日経 〜 シリコンバレー銀なぜ破綻? テック金融の要、不安連鎖


米テクノロジー企業への融資で知られ、米西海岸シリコンバレーのエコシステムの中核を担ってきたシリコンバレーバンク(SVB)が10日、経営破綻し、米連邦預金保険公社(FDIC)の管理下に入った。米銀の破綻では2008年のリーマン危機で破綻したワシントン・ミューチュアルに次ぐ資産規模。増資発表後も預金の流出が止まらず、わずか2日でのスピード破綻となった。気になる疑問を3つのポイントでまとめた。

(1)シリコンバレーバンクとは?
「昨晩、別の銀行口座に資金を移そうとしたが、取引できなかった。こんなに早く行き詰まるとは……」。10日朝、米カリフォルニア州サンタクララ市のSVB本店を訪れた男性は肩を落とした。男性は医療関連のスタートアップ企業を経営し、SVBに350万ドル(約4億7000万円)を預けていた。FDICによる1口座あたりの預金保護上限(25万ドル)を大きく超える。

本店のドアには鍵がかけられ、重苦しい面持ちの人々が集まった。「当社が口座を持つ金融機関はここだけ。残高は数百万ドルあり、来週からどうすればいいのか」(広告関連のスタートアップで法務を担当する女性)

SVBファイナンシャル・グループ傘下のSVBは1983年に創業した。口座の開きやすさや対応の速さがスタートアップやベンチャーキャピタル(VC)の支持を受け、同社によるとVCが投資する米国のテックやヘルスケア企業の約半数がSVBと取引している。「起業したら口座を開くのが当然」(10日に本店を訪れた経営者)の銀行として知られる。

グループでVCも持ち、米調査会社ピッチブックによるとこれまで米国を中心に約530件投資した。富裕層向け資産運用も手掛けるため起業家のニーズも満たす。シリコンバレーのエコシステムの中核を担う金融機関といえる。

2008年にはイスラエル、12年には中国で合弁会社を設けるなどグローバルにテック企業の資金需要をつかむため拠点を広げてきた。日本に拠点はないが21年にあおぞら銀行がSVB関連の投資ファンド、SVBキャピタルと提携した。

新型コロナウイルス下の金融緩和に伴うカネ余りで、スタートアップは資金調達を拡大した。21年の米国のVC投資は過去最高となった。資金の余ったスタートアップがSVBに預金した結果、22年3月末の預金残高は前年同期比6割増の1980億ドルとピークに達した。
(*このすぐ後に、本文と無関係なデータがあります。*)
<file path="src/rtl/demux_n_reg_if.sv">
// Handshake bundle for demux_n_reg: one producer stream in, two consumer streams out.
interface demux_n_reg_if #(
    parameter int N = 32
);
    logic         in_valid;
    logic         in_ready;
    logic         in_sel;
    logic [N-1:0] in_data;
    logic         a_valid;
    logic         a_ready;
    logic [N-1:0] a_data;
    logic         b_valid;
    logic         b_ready;
    logic [N-1:0] b_data;

    modport master (
        output in_valid, in_sel, in_data, a_ready, b_ready,
        input  in_ready, a_valid, a_data, b_valid, b_data
    );

    modport slave (
        input  in_valid, in_sel, in_data, a_ready, b_ready,
        output in_ready, a_valid, a_data, b_valid, b_data
    );
endinterface

</file>
<file path="src/rtl/demux_n_reg.sv">
// Registered 1-to-2 word demultiplexer with a one-entry holding slot per output port,
// so back-pressure on one port never stalls traffic steered to the other.
module demux_n_reg #(
    parameter int N = 32
) (
    input  logic          clk,
    input  logic          rst,
    demux_n_reg_if.slave  bus
);
    typedef enum logic {
        S_EMPTY = 1'b0,
        S_FULL  = 1'b1
    } slot_state_t;

    slot_state_t  r_a_state;
    slot_state_t  r_b_state;
    logic [N-1:0] r_a_data;
    logic [N-1:0] r_b_data;

    logic w_in_ready;
    logic w_in_xfer;
    logic w_a_load;
    logic w_b_load;

    // Ready for the addressed slot: empty, or draining this very cycle.
    always_comb begin
        w_in_ready = 1'b1;
        if (bus.in_sel == 1'b1) begin
            w_in_ready = (r_a_state == S_EMPTY) | bus.a_ready;
        end else begin
            w_in_ready = (r_b_state == S_EMPTY) | bus.b_ready;
        end
    end

    assign w_in_xfer = bus.in_valid & w_in_ready;
    assign w_a_load  = w_in_xfer & bus.in_sel;
    assign w_b_load  = w_in_xfer & ~bus.in_sel;

    // Slot A: load on steered input (including refill while draining), empty on drain.
    always_ff @(posedge clk or posedge rst) begin
        if (rst) begin
            r_a_state <= S_EMPTY;
            r_a_data  <= {N{1'b0}};
        end else begin
            case (r_a_state)
                S_EMPTY: begin
                    if (w_a_load) begin
                        r_a_state <= S_FULL;
                        r_a_data  <= bus.in_data;
                    end
                end
                S_FULL: begin
                    if (w_a_load) begin
                        r_a_data  <= bus.in_data;
                    end else if (bus.a_ready) begin
                        r_a_state <= S_EMPTY;
                    end
                end
                default: begin
                    r_a_state <= S_EMPTY;
                end
            endcase
        end
    end

    // Slot B: mirror of slot A for sel = 0.
    always_ff @(posedge clk or posedge rst) begin
        if (rst) begin
            r_b_state <= S_EMPTY;
            r_b_data  <= {N{1'b0}};
        end else begin
            case (r_b_state)
                S_EMPTY: begin
                    if (w_b_load) begin
                        r_b_state <= S_FULL;
                        r_b_data  <= bus.in_data;
                    end
                end
                S_FULL: begin
                    if (w_b_load) begin
                        r_b_data  <= bus.in_data;
                    end else if (bus.b_ready) begin
                        r_b_state <= S_EMPTY;
                    end
                end
                default: begin
                    r_b_state <= S_EMPTY;
                end
            endcase
        end
    end

    assign bus.in_ready = w_in_ready;
    assign bus.a_valid  = (r_a_state == S_FULL);
    assign bus.a_data   = r_a_data;
    assign bus.b_valid  = (r_b_state == S_FULL);
    assign bus.b_data   = r_b_data;
endmodule
</file>
<file path="src/flat_wrapper.sv">
// flat-port wrapper written by rule: the top's interface ports become plain ports
module demux_n_reg_flat 
#(
    parameter int N = 32
)
  (clk, rst, bus_in_valid, bus_in_sel, bus_in_data, bus_a_ready, bus_b_ready, bus_in_ready, bus_a_valid, bus_a_data, bus_b_valid, bus_b_data);
  demux_n_reg_if #(.N(N)) bus_i ();
  input  logic clk;
  input  logic rst;
  input wire logic [$bits(bus_i.in_valid)-1:0] bus_in_valid;
  input wire logic [$bits(bus_i.in_sel)-1:0] bus_in_sel;
  input wire logic [$bits(bus_i.in_data)-1:0] bus_in_data;
  input wire logic [$bits(bus_i.a_ready)-1:0] bus_a_ready;
  input wire logic [$bits(bus_i.b_ready)-1:0] bus_b_ready;
  output wire logic [$bits(bus_i.in_ready)-1:0] bus_in_ready;
  output wire logic [$bits(bus_i.a_valid)-1:0] bus_a_valid;
  output wire logic [$bits(bus_i.a_data)-1:0] bus_a_data;
  output wire logic [$bits(bus_i.b_valid)-1:0] bus_b_valid;
  output wire logic [$bits(bus_i.b_data)-1:0] bus_b_data;
  assign bus_i.in_valid = bus_in_valid;
  assign bus_i.in_sel = bus_in_sel;
  assign bus_i.in_data = bus_in_data;
  assign bus_i.a_ready = bus_a_ready;
  assign bus_i.b_ready = bus_b_ready;
  assign bus_in_ready = bus_i.in_ready;
  assign bus_a_valid = bus_i.a_valid;
  assign bus_a_data = bus_i.a_data;
  assign bus_b_valid = bus_i.b_valid;
  assign bus_b_data = bus_i.b_data;
  demux_n_reg #(.N(N)) u_core (.clk(clk), .rst(rst), .bus(bus_i));
endmodule
</file>
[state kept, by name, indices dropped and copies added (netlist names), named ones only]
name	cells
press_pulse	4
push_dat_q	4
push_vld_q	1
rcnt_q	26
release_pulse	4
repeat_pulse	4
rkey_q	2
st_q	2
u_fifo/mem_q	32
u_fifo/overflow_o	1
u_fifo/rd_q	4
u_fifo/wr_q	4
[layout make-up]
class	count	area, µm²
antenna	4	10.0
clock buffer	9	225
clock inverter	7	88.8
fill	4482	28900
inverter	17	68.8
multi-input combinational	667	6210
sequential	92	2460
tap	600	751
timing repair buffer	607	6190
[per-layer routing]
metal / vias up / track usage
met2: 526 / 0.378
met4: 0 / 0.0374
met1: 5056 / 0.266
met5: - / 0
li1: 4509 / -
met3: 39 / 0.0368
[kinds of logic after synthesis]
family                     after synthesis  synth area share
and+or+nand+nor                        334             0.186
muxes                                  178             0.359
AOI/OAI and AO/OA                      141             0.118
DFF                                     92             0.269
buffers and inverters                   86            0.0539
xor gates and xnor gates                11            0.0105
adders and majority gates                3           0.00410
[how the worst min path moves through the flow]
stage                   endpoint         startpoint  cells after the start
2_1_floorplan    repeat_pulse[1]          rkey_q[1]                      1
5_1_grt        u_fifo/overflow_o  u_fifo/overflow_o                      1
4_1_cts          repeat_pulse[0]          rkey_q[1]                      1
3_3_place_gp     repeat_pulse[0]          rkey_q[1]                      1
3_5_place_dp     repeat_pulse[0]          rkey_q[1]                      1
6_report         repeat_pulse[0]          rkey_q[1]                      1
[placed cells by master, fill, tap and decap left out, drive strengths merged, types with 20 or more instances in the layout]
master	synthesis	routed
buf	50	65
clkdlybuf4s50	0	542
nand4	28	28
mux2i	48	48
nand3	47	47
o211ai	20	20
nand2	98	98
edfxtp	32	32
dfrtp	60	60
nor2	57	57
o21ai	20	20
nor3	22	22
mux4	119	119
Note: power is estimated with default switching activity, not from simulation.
預金が増える一方、株式で十分に資金調達していたスタートアップへの融資需要は低かったため、SVBは運用先として住宅ローン担保証券(MBS)など有価証券の購入にあてた。米連邦準備理事会(FRB)が22年3月に利上げを開始し、急な金利上昇に伴い保有する債券の含み損が想定を上回って拡大。含み損を考慮するとすでに実質債務超過の状態にあったとみられている。

米オッペンハイマーのクリス・コトウスキ氏は「金利上昇は(金利収入の増加で)多くの銀行に恩恵をもたらすが、SVBは金利上昇によって傷つけられる構造を持っていた」と指摘する。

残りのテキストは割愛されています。